Senin, 16 April 2012

SEKOLAH SEBAGAI SISTEM SOSIAL

BAB I
PENDAHULUAN

A.    LATAR BELAKANG
Dalam pandangan umum sekolah merupakan lembaga pendidikan yang dapat mengubah tingkah laku siswa menjadi lebih baik dan lebih terarah, baik di lingkungan sekolah dan luar sekolah. Sekolah sebagai sistem terbuka, sebagai sistem sosial, dan sekolah sebagai agen perubahan, bukan hanya harus peka penyesuaian diri, melainkan seharusnya pula dapat mengantisipasikan perkembangan-perkembangan yang akan terjadi dalam kurun waktu tertentu.
Setiap satuan jalur pendidikan di sekolah harus menyediakan sarana belajar yang sesuai kurikulum sekolah. Kurikulum sekolah disusun untuk mewujudkan tujuan pendidikan nasional dengan memperhatikan tahap pengembangan siswa dan kesesuaian dengan lingkungan, kebutuhan pendidikan nasional, perkembangan ilmu pengetahuan dan teknologi serta kesenian, sesuai dengan jenis dan jenjang masing-masing satuan pendidikan. Usaha pembuat kebijakan dan pelaku pendidikan dalam rangka meningkatkan pendidikan telah di tempuh dengan melibatkan semua pihak. Baik yang terjun langsung di lapangan pendidikan yaitu guru dan kepala sekolah dan telah dilaksanakan dalam bentuk keterampilan mengelola kelas maupun ilmu pengetahuan yang ditingkatkan maupun pelaksana perancang pendidikan, namun hasil yang diperoleh masih di bawah harapan minimum.
Maka dari hal di atas pemakalah tertarik membuat makalah ini dengan judul Sekolah Sebagai Sistem Sosial.

B.     RUMUSAN MASALAH
1.      Bagaimana pengertian sekolah sebagai sistem sosial?
2.      Bagaimana interaksi edukatif antara guru dan siswa?
3.      Apa saja ciri-ciri interaksi edukatif antara guru dan siswa?
4.      Apa-apa saja pola interkasi edukatif antara guru dan siswa?
5.      Bagaimana peran guru di sekolah dan di masyarakat?

C.    TUJUAN PENULISAN
1.      Untuk mengetahui pengertian sekolah sebagai sistem sosial.
2.      Untuk mengetahui edukatif antara guru dan siswa.
3.      Untuk mengetahui cirri-ciri edukatif antara guru dan siswa.
4.      Untuk mengetahui pola edukatif antara guru dan siswa.
5.      Untuk mengetahui peran guru di sekolah dan di masyarakat.

D.    METODE PENULISAN
Dalam membuat makalah ini, pemakalah hanya menggunakan kajian pusataka dengan meramu dan membandingkan antara pendapat ahli.



BAB II
PEMBAHASAN

A.    Pengertian Sekolah Sebagai Sistem Sosial
Sekolah berasal dari bahasa belanda school, bahasa jerman die scrule, bahasa inggris school yang artinya sama dengan sekolah, yaitu suatu lembaga pendidikan.[1] Jadi sekolah dapat di artikan sebuah  lembaga pendidikan formal sebagai tempat belajar siswa atau disebut gedung tempat belajar.
Sekolah mempunyai dua aspek penting yaitu aspek individu dan aspek sosial.
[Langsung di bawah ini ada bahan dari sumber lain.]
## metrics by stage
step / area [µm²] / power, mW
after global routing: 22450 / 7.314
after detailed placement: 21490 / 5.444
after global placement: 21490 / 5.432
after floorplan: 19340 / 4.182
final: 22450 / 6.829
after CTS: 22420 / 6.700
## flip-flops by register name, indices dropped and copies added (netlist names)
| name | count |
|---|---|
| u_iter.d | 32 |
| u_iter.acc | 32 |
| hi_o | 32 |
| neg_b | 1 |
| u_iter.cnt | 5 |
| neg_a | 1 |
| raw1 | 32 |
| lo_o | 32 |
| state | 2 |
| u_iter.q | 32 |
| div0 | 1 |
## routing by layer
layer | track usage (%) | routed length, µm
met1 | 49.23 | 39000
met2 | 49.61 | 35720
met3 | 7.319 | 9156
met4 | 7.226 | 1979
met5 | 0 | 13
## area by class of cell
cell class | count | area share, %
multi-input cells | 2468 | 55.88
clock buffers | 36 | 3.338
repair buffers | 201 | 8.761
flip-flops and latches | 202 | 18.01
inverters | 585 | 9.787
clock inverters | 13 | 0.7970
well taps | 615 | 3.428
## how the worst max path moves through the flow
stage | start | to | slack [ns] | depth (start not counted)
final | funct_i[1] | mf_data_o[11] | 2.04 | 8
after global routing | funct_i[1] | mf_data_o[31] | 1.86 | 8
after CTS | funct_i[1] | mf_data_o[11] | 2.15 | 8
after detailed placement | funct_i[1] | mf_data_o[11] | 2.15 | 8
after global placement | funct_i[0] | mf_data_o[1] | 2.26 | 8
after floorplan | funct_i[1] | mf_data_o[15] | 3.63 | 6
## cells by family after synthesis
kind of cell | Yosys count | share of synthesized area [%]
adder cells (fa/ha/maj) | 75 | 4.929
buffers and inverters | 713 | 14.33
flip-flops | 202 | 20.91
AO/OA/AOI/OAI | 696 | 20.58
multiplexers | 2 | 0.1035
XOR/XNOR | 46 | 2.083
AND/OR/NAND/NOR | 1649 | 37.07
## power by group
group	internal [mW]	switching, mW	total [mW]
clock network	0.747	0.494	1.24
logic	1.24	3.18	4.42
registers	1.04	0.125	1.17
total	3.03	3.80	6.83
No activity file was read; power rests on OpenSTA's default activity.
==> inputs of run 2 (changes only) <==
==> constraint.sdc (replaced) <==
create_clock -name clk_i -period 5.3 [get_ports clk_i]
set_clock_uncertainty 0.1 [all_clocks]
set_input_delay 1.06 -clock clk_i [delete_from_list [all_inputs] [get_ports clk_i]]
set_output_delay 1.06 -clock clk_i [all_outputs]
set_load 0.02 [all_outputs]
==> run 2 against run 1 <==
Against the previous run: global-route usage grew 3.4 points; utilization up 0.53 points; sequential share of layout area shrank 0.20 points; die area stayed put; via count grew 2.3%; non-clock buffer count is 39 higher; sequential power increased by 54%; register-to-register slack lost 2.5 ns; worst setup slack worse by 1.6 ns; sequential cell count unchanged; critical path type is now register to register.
Disatu pihak, pendidikan sekolah bertugas mempengaruhi dan menciptakan kondisi yang memungkinkan perkembangan secara optimal. Sekolah sebagai pendidikan formal dituntut untuk dapat merekam segala fenomena yang terjadi di masyarakat. Selanjutnya sekolah memberikan informasi dan penjelasan kepada peserta didik terhadap ontologis suatu peristiwa.
Selama ini dirasakan adanya kesenjangan antara pengalaman sekolah dengan yang ada di masyarakat. Kesenjangan ini merupakan tantangan bagi sekolah sebagai lembaga pendidikan foramal, sejauh mana sekolah merespon tantangan kesenjangan ini, adalah merupakan standar kualitas suatu lembaga pendidikan. Ada dua cara dalam menentukan kualitas sekolah.
1.      Sejauh mana sekolah dapat memenuhi kebutuhan pasar dan tuntutan masyarakat.
2.      Standar formal berupa undang-udang, yaitu UU no 19 tahun 2003 tentang peningkatan mutu pendidikan nasional
Menurut Ibrahim sebagaimana dikutip olrh Muhyi Batubara bahwa ukuran keberhasilan pendidikan adalah
a.    Perlu menyadari bahwa proses pendidikan itu memerlukan tenggang wakru (load time) yang cukup lama.
b.    Dalam proses pendidikan itu berlaku perinsip irrrvisibilitas, dimana terhadap setiap kesalahan dalam perencanaan dan pelaksanaan yang kita lakukan tidak dapat kita ulangi kembali.
c.    Tantangan yang kita hadapi di masa depan cenderung berkembang semakin kompleks dengan ditandai semakin cepatnya perkembangan ilmu pengetahuan yang semakin terbuka
d.   Kita dituntut untk pandai menyusun perencanaan pembangunan pendidikan secara akurat, sehingga mampu mengantisipasi tantangan dan permasalahan yang terjadi di masa yang akan dating.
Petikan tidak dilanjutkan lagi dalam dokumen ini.